No one should lose their home and there is no shortage of bad actors involved both in this story as well as the broader debacle but this is as much the fault of the buyer as those that facilitated the transaction.

One undeniable maxim that holds true here is if it sounds too good to be true, it probably is.

I want my $2…

And that is all I am going to get from Bear Stearns as JP Morgan acquires them.  Now, I certainly didn’t lose anywhere near as much as Joseph Lewis although I am sure the size of his portfolio allocated to speculation is a tad larger than mine. 

Let’s hope the financial levers that can be thrown by the powers that be will be and in the right direction or this is going to get really ugly (uglier than it already is). 

What do you do when you must put capital to work?

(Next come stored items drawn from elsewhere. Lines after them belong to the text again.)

`config.mk`:
```
export PLATFORM = sky130hd
export DESIGN_NAME = srdp_front
export DESIGN_NICKNAME = d
export VERILOG_FILES = /design/src/rtl/srdp_pkg.sv /design/src/rtl/srdp_front.sv
export SDC_FILE = /design/constraint.sdc
export NUM_CORES = 1
export LEC_CHECK = 0
export ABC_AREA = 1
export BUFFER_PORTS_ARGS = -buffer_cell sky130_fd_sc_hd__buf_2
export CORE_UTILIZATION = 40
export CTS_CLUSTER_SIZE = 30
export DETAILED_ROUTE_END_ITERATION = 10
export PLACE_DENSITY = 0.68
export REMOVE_ABC_BUFFERS = 1
export SKIP_CTS_REPAIR_TIMING = 1
export SLEW_MARGIN = 15
export SYNTH_ARGS = -nofsm -noshare
export SYNTH_HDL_FRONTEND = slang
export SYNTH_SLANG_ARGS = --single-unit
```
`constraint.sdc`:
```
create_clock -name clk_i -period 3.4 [get_ports clk_i]
set_clock_uncertainty 0.2 [all_clocks]
set_input_delay 0 -clock clk_i [delete_from_list [all_inputs] [get_ports clk_i]]
set_output_delay 0 -clock clk_i [all_outputs]
set_load 0.1 [all_outputs]
```
`src/rtl/srdp_pkg.sv`:
```
package srdp_pkg;

  localparam int TableSize = 1024;
  localparam int AddrW     = 10;
  localparam int MaxElem   = 256;
  localparam int ElemIdxW  = 8;
  localparam int CountW    = 9;
  localparam int ValueW    = 15;
  localparam int CheckW    = 11;
  localparam int DispW     = 12;

  localparam logic [1:0] CmdLoad  = 2'd0;
  localparam logic [1:0] CmdRead  = 2'd1;
  localparam logic [1:0] CmdClear = 2'd2;

  localparam logic [CheckW-1:0] CheckEmpty = {CheckW{1'b1}};

  typedef struct packed {
    logic [1:0]        cmd;
    logic [AddrW-1:0]  column;
    logic [ValueW-1:0] value;
    logic              last;
  } item_t;

  typedef struct packed {
    logic pop;
    logic clearing;
  } back_ctrl_t;

  typedef struct packed {
    logic [CheckW-1:0] disp;
    logic              ovf;
    logic [AddrW-1:0]  highest;
    logic [ValueW-1:0] rvalue;
    logic [CheckW-1:0] rcheck;
    logic              is_read;
  } result_t;

endpackage

```
`src/rtl/srdp_front.sv`:
```
module srdp_front (
  input  logic                 clk_i,
  input  logic                 rst_ni,
  input  logic                 valid_i,
  output logic                 stall_o,
  input  srdp_pkg::item_t      item_i,
  input  srdp_pkg::back_ctrl_t ctrl_i,
  output logic                 q_valid_o,
  output srdp_pkg::item_t      q_item_o
);

  srdp_pkg::item_t fifo_q [2];
  logic       wr_ptr_q, wr_ptr_d;
  logic       rd_ptr_q, rd_ptr_d;
  logic [1:0] cnt_q, cnt_d;
  logic       accept, push, known_cmd;

  assign stall_o   = (cnt_q == 2'd2) || ctrl_i.clearing;
  assign accept    = valid_i && !stall_o;
  // drop the unused command code here
  assign known_cmd = item_i.cmd inside {srdp_pkg::CmdLoad, srdp_pkg::CmdRead,
                                        srdp_pkg::CmdClear};
  assign push      = accept && known_cmd;
  assign q_valid_o = (cnt_q != 2'd0);
  assign q_item_o  = fifo_q[rd_ptr_q];

  always_comb begin
    wr_ptr_d = push ? !wr_ptr_q : wr_ptr_q;
    rd_ptr_d = ctrl_i.pop ? !rd_ptr_q : rd_ptr_q;
    cnt_d    = cnt_q + {1'b0, push} - {1'b0, ctrl_i.pop};
  end

  always_ff @(posedge clk_i or negedge rst_ni) begin
    if (!rst_ni) begin
      wr_ptr_q <= 1'b0;
      rd_ptr_q <= 1'b0;
      cnt_q    <= 2'd0;
    end else begin
      wr_ptr_q <= wr_ptr_d;
      rd_ptr_q <= rd_ptr_d;
      cnt_q    <= cnt_d;
    end
  end

  always_ff @(posedge clk_i) begin
    if (push) begin
      fifo_q[wr_ptr_q] <= item_i;
    end
  end

endmodule

```
# Word level (Yosys, flattened, before mapping)
# Memory sizes are Yosys's and may differ from the RTL's.
# Cells that the tools add are included.
# word_totals
ff_bits,4
ramBits,56
out_inout_bits,30
wordCells,20
memories,1
# memory_table
memory,words,width,rd,rd_clocked_by_memory_dff,wr,line,rtl
fifo_q,2,28,1,0,1,srdp_front.sv:12,srdp_pkg::item_t fifo_q [2];
# classes
addsub,2
eq_ne,3
mux,2
reduce_logical,9
# ops
operator,n
== test 2 bit (second input constant),2
logical NOT 1 bit,3
nonzero test 3 bit,1
adder 2 x 1 -> 2 bit,1
== test 2 x 1 -> 1 bit (second input constant),1
logical AND 1 bit,2
logical NOT 2 bit,1
two-way mux 1 bit,2
nonzero test 2 bit,1
subtractor 2 x 1 -> 2 bit,1
logical OR 1 bit,1

# Logic depth before layout (Yosys ltp)
# Gate-level depths: netlist of run 1.
# logic_depth
ltp_word,7
depth_mapped,10
ltp_nobuf,10

# Least setup slack after synthesis of run 1
# Ideal clock, no wire load.
# synth_timing
path_kind,register to register
start,reg cnt_q[1]
end,mem fifo_q[1][0] in the netlist's numbering (enable)
arrival_time_ps,1848
setup_slack_ps,939
stages_incl_launch_ff,4
path_buffers,0
period_less_slack_ps,2461
path_cell_list,dfrtp_1 > a21oi_1 > nand2_1 > nor2_1
# synth_via
elab_chain_len,7
# synth_rtl
item,line,rtl
"start, declared",srdp_front.sv:15,"logic [1:0] cnt_q, cnt_d;"
"start signal, assigned",srdp_front.sv:41,cnt_q <= cnt_d;
== test 2 bit,srdp_front.sv:18,assign stall_o = (cnt_q == 2'd2) || ctrl_i.clearing;
logical OR 1 bit,srdp_front.sv:18,
logical NOT 1 bit,srdp_front.sv:19,assign accept = valid_i && !stall_o;
logical AND 1 bit,srdp_front.sv:19,
logical AND 1 bit,srdp_front.sv:23,assign push = accept && known_cmd;
two-way mux 1 bit,srdp_front.sv:46,if (push) begin
two-way mux 1 bit (not written as such),srdp_front.sv:47,fifo_q[wr_ptr_q] <= item_i;
"end, declared",srdp_front.sv:12,
# No other way between the ends.

==> reports/qor.yml, run 1 <==
outcome:
  status: "finished clean"
routing:
  dr_wl_met3_um: 247
  antenna_left: 0
  detail_route.wl_per_cell_um: 13.8
  vias: 1349
  first_pass_iters: 4
  vias_per_cell: 4.50
  met2_length_mm: 2.03
  wl_mm: 4.13
  drc: 0
  wl_met1_mm: 1.80
  top_layer: "met4"
  drt_iter0_drc: 42
placement:
  io_buffers: 62
  gp_congestion: 0.697
  hpwl_mm: 2.64
  place_inst: 251
  dpl_cell_area_mm2: 0.00269
global_route:
  grt_use_total: 0.140
  antenna_found_initial: 0
  grt_max_degree: 25
  first_global_vias: 1236
  gr-total-overflow: 0
  grt_pass1_wl_mm: 5.82
pwr:
  seq_power_share: 0.331
  internal-power_mw: 1.48
  p_sw_mw: 1.41
  pwr-share-clk: 0.171
  netSwitchingFraction: 0.488
  ir_drop_uv: 608
  p_comb_frac: 0.498
  leakagePower_nw: 1.28
  power_density_mw_per_mm2: 907
sta:
  finalSetupViolCount: 0
  fmax_mhz: 443
  hold_violations: 0
  rsz0062_at_grt: "no"
  worstMarginPinSlew_ns: 0.581
  period_minus_slack_ns: 2.26
  timing.slew.headroom: 0.612
  timing.final.crit_share: 0.664
  holdWs_ns: 0.0965
  fin_setup_tns_ns: 0
  slew_violations: 0
synthesis:
  yosysTopAreaCellShare: 0.730
  synth_top_cell_by_area: "edfxtp_1"
  yosysMostFrequentCell: "edfxtp_1"
  avgSynthCellArea_um2: 19.7
  ys_seq_area_frac: 0.774
  synthCells: 117
  synth_edf_count: 56
  syn_area_mm2: 0.00230
  synthTopCellsByCount: "edfxtp_1 (56), mux2_2 (18), mux2_4 (10)"
  ys_seq_elements: 60
  synth.distinct_cells: 17
  synth_warnings: 0
  synth_area_leaders: "edfxtp_1 (73%), mux2_2 (8.8%), mux2_4 (6.5%), dfrtp_1 (4.3%), nand2_1 (1.5%)"
  postSynth.asyncResetShare: 0.0667
  ys.flop_type: "edfxtp_1"
worst_setup_path:
  r2r-end: "wr_ptr_q"
  worstPathCellList: "buf_4, mux2_2, buf_2"
  rrSetupSlack_ns: 1.23
  worst_setup_path_end_kind: "primary output"
  cp-start-kind: "register"
  path_max_fanout: 19
  crit_type: "register to primary output"
  reg2reg_depth: 5
  slowest_stage: "dfrtp_1"
  worstPathArrival_ns: 2.06
  cp.required_ns: 3.20
  slowest_delay_ns: 0.63
  startpoint: "rd_ptr_q"
  r2r_start: "cnt_q[1]"
worst_hold_path:
  hold-path-endpoint: "fifo_q[0][24]"
  hold_class: "input pin to register"
  hold_depth: 5
  hp-start: "valid_i"
cts:
  cts_sinks: 60
  insertion_delay_ns: 0.32
  clkTransAtPathRegs_ns: 0.06
  cts_tree: "built"
  clock-root-buffer: "clkbuf_8"
  numCtsBuffers: 9
  clock_path_buffers: 2
  htree_levels: 3
layout:
  drive_above_1_share: 0.461
  final_nets: 259
  area_delta_synth_final_pct: 38.2
  antenna_cells: 0
  fin_util: 0.574
  layoutNonFillerInstCount: 300
  stdcell_area_mm2: 0.00318
floorplanning:
  die_area_mm2: 0.00606
  start_util: 0.416
  ioPinCount: 63
  coreArea_mm2: 0.00554
  row_count: 27
  chipWidth_um: 77.9
  die_h_um: 77.9
run:
  maxCapViolations: 0
## per-layer routing
layer,global-route usage,vias to the layer above
met3,0.0706,7
met5,0,-
li1,-,648
met1,0.161,643
met2,0.214,51
met4,0.0679,0
## metrics by stage
step | power, mW | setup slack [ns]
floorplan | 2.18 | 0.939
global placement | 2.37 | 1.35
detailed placement | 2.38 | 1.30
CTS | 2.88 | 1.09
global route | 3.00 | 1.01
finish | 2.89 | 1.14
## placed cells by master, fill, tap and decap left out
cell | synthesis | final
nand2_1 | 9 | 9
clkinv_2 | 0 | 1
buf_2 | 0 | 62
or2_2 | 1 | 1
o21bai_1 | 1 | 1
edfxtp_1 | 56 | 56
buf_4 | 1 | 3
inv_1 | 8 | 8
nor2_2 | 0 | 1
dlygate4sd3_1 | 0 | 34
a21oi_1 | 1 | 1
ha_1 | 2 | 2
dfrtp_1 | 4 | 4
clkinv_1 | 0 | 4
mux2_4 | 10 | 10
xnor2_1 | 1 | 1
xor2_1 | 1 | 1
clkbuf_1 | 0 | 1
mux2_2 | 18 | 18
clkbuf_8 | 0 | 9
nand3_1 | 1 | 1
## registers in the layout, summed over array words and instances, names as in the netlist
signal,cells
rd_ptr_q,1
fifo_q,56
wr_ptr_q,1
cnt_q,2
## power by group through the flow
stage | logic (mW) | registers [mW] | clock network [mW]
2_1_floorplan | 1.19 | 0.994 | 0
3_3_place_gp | 1.40 | 0.967 | 0
3_5_place_dp | 1.41 | 0.973 | 0
4_1_cts | 1.41 | 0.958 | 0.508
5_1_grt | 1.49 | 0.968 | 0.535
6_report | 1.44 | 0.956 | 0.492
## worst max-delay path, delay by kind of cell (launching register included)
family	cells	cell delay, ns
buffers and inverters	2	0.70
flip-flops	1	0.63
multiplexers	1	0.40
## layout make-up
class	instances	area, µm²
sequential	60	1780
timing repair buffer	99	673
inverter	8	30.0
fill	454	2360
tap	72	90.1
clock buffer	10	128
clock inverter	5	20.0
multi-input combinational	46	459
## worst max path at each step
stage                         end  cells past startpoint
global route         q_item_o[27]                      3
floorplan            fifo_q[1][0]                      3
finish               q_item_o[27]                      3
detailed placement  fifo_q[1][24]                      4
CTS                  q_item_o[27]                      3
global placement     fifo_q[1][2]                      4
## cell families (layout without fill, tap and decap cells)
family	Yosys count	after routing	synth area share
adders and majority gates	2	2	0.0109
DFF	60	60	0.774
muxes	28	28	0.153
xor gates and xnor gates	2	2	0.00761
buffers and inverters	11	122	0.0277
and+or+nand+nor	12	12	0.0212
AOI/OAI and AO/OA	2	2	0.00543
Note: power is estimated with default switching activity, not from simulation.
==> run 2, diff against run 1 <==
==> constraint.sdc (replaced) <==
create_clock -name clk_i -period 2.1 [get_ports clk_i]
set_clock_uncertainty 0.2 [all_clocks]
set_input_delay 0 -clock clk_i [delete_from_list [all_inputs] [get_ports clk_i]]
set_output_delay 0 -clock clk_i [all_outputs]
set_load 0.1 [all_outputs]
==> run 2 against run 1 <==
  * Die area stayed put
  * Core utilization is 8.1 points higher
  * Cell area is 14% higher
  * Register-to-register slack worse by 0.80 ns
  * Non-clock buffer count is 3 higher
  * Global-route usage is 1.4 points lower
  * Total power is 85% higher
  * Critical endpoint is now q_item_o[3]
==> reports/qor.yml, run 2 (synthesis results as in run 1) <==
worst_setup_path:
  worstPathArrival_ns: 1.51
  cp-start-kind: "register"
  rrSetupSlack_ns: 0.43
  cp.required_ns: 1.90
  path_max_fanout: 16
  crit_type: "register to primary output"
  worst_setup_path_end_kind: "primary output"
floorplanning:
  row_count: 27
  chipWidth_um: 77.9
  ioPinCount: 63
  coreArea_mm2: 0.00554
  die_h_um: 77.9
  start_util: 0.416
  die_area_mm2: 0.00606
layout:
  stdcell_area_mm2: 0.00363
  final_cell_mix: "edfxtp_1 (56), dlygate4sd3_1 (34), buf_2 (34), buf_12 (28), mux2_2 (18)"
  final_nets: 262
  nFillCells: 398
  antenna_cells: 0
  fin_util: 0.655
  area_delta_synth_final_pct: 57.6
  layoutNonFillerInstCount: 304
  drive_above_1_share: 0.466
  largestRegisters: "fifo_q: 56 flops, cnt_q: 2 flops"
  largest_reg_flops: 56
  top_register: "fifo_q"
  layout_commonest_cell: "edfxtp_1"
global_route:
  grt_use_total: 0.125
  grt_max_degree: 20
  grt_pass1_wl_mm: 5.55
  first_global_vias: 1201
  antenna_found_initial: 0
  gr-total-overflow: 0
cts:
  numCtsBuffers: 9
  clock_path_buffers: 2
  insertion_delay_ns: 0.31
  clkTransAtPathRegs_ns: 0.06
  htree_levels: 3
  cts_sinks: 60
  cts_tree: "built"
  clock-root-buffer: "clkbuf_8"
placement:
  gp_congestion: 0.708
  place_inst: 254
  io_buffers: 62
  dpl_cell_area_mm2: 0.00314
  hpwl_mm: 2.59
pwr:
  leakagePower_nw: 1.45
  ir_drop_uv: 1110
  finalPower_mw: 5.35
  power_density_mw_per_mm2: 1470
sta:
  worstMarginPinSlew_ns: 0.491
  finalSetupViolCount: 0
  hold_violations: 0
  slew_violations: 0
  timing.final.crit_share: 0.816
  rsz0062_at_grt: "no"
  holdWs_ns: 0.205
  period_minus_slack_ns: 1.71
  fmax_mhz: 584
  timing.slew.headroom: 0.675
run:
  maxCapViolations: 0
routing:
  wl_met1_mm: 1.70
  dr_wl_met3_um: 182
  top_layer: "met4"
  vias: 1346
  drt_iter0_drc: 24
  first_pass_iters: 4
  wl_mm: 3.86
  antenna_left: 0
  drc: 0
  detail_route.wl_per_cell_um: 12.7
  met2_length_mm: 1.93
  vias_per_cell: 4.43
worst_hold_path:
  hold_class: "input pin to register"
outcome:
  status: "finished clean"
## run 2: power breakdown
part / total (mW) / switching [mW] / internal, mW
logic: 3.05 / 1.95 / 1.10
clock network: 0.789 / 0.374 / 0.415
registers: 1.51 / 0.0447 / 1.46
total: 5.35 / 2.36 / 2.98
## run 2: final cells by class
cell class / count / area, µm² / area share
Inverter: 8 / 30.0 / 0.00828
Clock buffer: 12 / 135 / 0.0372
Multi-Input combinational cell: 46 / 459 / 0.127
Tap cell: 72 / 90.1 / 0.0248
Timing Repair Buffer: 102 / 1120 / 0.308
Sequential cell: 60 / 1780 / 0.491
Clock inverter: 4 / 16.3 / 0.00448
## run 2: final timing paths
check	start	to	depth (start not counted)
max reg2reg	cnt_q[1]	cnt_q[1]	8
min	item_i[3]	fifo_q[1][3]	2
max	rd_ptr_q	q_item_o[3]	3
max in group asynchronous	rst_ni	rd_ptr_q	3
min reg2reg	cnt_q[0]	cnt_q[0]	1
min in group asynchronous	rst_ni	cnt_q[0]	3
## run 2: metal layers
metal / track usage / up-vias
met5: 0 / -
met1: 0.157 / 640
met2: 0.195 / 46
met4: 0.0566 / 0
li1: - / 654
met3: 0.0435 / 6
## run 2: through the flow
| step | worst slack, ns | TNS, ns |
|---|---|---|
| 6_report | 0.387 | 0 |
| 5_1_grt | 0.294 | 0 |
| 4_1_cts | 0.361 | 0 |
| 3_5_place_dp | 0.467 | 0 |
| 3_3_place_gp | 0.511 | 0 |
| 2_1_floorplan | -0.361 | -10.11 |
## run 2: critical path: stages (launching register included)
cell and delay, ns:
dfrtp_1 0.34, buf_4 0.27, mux2_2 0.41, buf_12 0.17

Invest in an undersea cable system linking Japan to the US like Google!  Six companies are pitching in $300MM for the project, so not much of a capital outlay.  Maybe somebody had a deal quota or there are a whole lot of Powerpoint slides describing how adding bandwidth to the world will help sell more ads.  Regardless, this is a pretty interesting data point on the continued interest in infrastructure shown by Google including the recent 700MHz spectrum auction.

Time to buy?

I believe I once heard the best time to get into the stock market is when everyone else has gotten out…a capitulation of sorts.  Are we at that point in time?  I don’t know as I am not one to provide financial advice, but this nugget from Merrill Lynch certainly points that direction (via Paul Kedrosky).

"…41 percent of fund managers are overweight cash, the highest since September 2001’s terrorist attacks…"

 

A brief interview with Jim Rogers

I recently discovered a new tab on Yahoo! Finance entitled "Tech Ticker."  I don’t use Yahoo for much (sorry Microsoft) but do use the Finance section as well as maintain an email address although it is not my primary one.

The anchor content is a video blurb and over the past couple days there have been a couple snippets of an interview of Jim Rogers by Paul Kedrosky (I posted one below).  I have proclaimed my fan status of Paul previously, but I am also a fan of Rogers.  He is not so much a financial markets pundit as he is a (wealthy) pragmatist with pretty defined views.  I’ve read his first three books and am planning on picking up his newest "A Bull in China" as soon as I have some time.  His others are great reads combining travel stories (the first two listed here) with a bit of capital markets education.  Check out Investment Biker , Adventure Capitalist, or Hot Commodities.

http://cosmos.bcst.yahoo.com/up/fop/embedflv/swf/fop_wrapper.swf?id=6321955&autoStart=0&prepanelEnable=1&infopanelEnable=1&carouselEnable=0

I couldn’t agree more

That this is probably the worst idea in the history of the world or at least extremely close.  Borrowing from your 401k via a debit card?  Let’s just let this run amok over the next few years and then blame the financial institutions for being greedy and unscrupulous.  Control your urges people…you need to "save" for retirement. 

I’m all about product/service innovation and access to capital but making it easier to borrow pre-tax dollars from yourself that you have to repay with after tax dollars (plus interest) to then be taxed again when you withdraw the dough does not compute.

Fun with charts

As someone who spends a fair amount of his time working to present ideas and information graphically, I found this very entertaining (via The Big Picture from the WSJ).  It is all about scale so if we are talking about $100 billion dollars total, being on the "low end" of loss like Bear, Countrywide, or JP Morgan with a measly $1-2ish billion pales in comparison to Citi, Merrill, or UBS.  This is  very unsettling b/c this much loss doesn’t come without consequences.  It’s sort of like the real estate binge of the past several years was a game of musical chairs with crap debt being passed from originator to underwriter to "safe" fixed income holder.  Kinda like a game of musical chairs and somebody smashed the iPod with a boot….the music has stopped and those at the high end of this loss chart didn’t find a chair.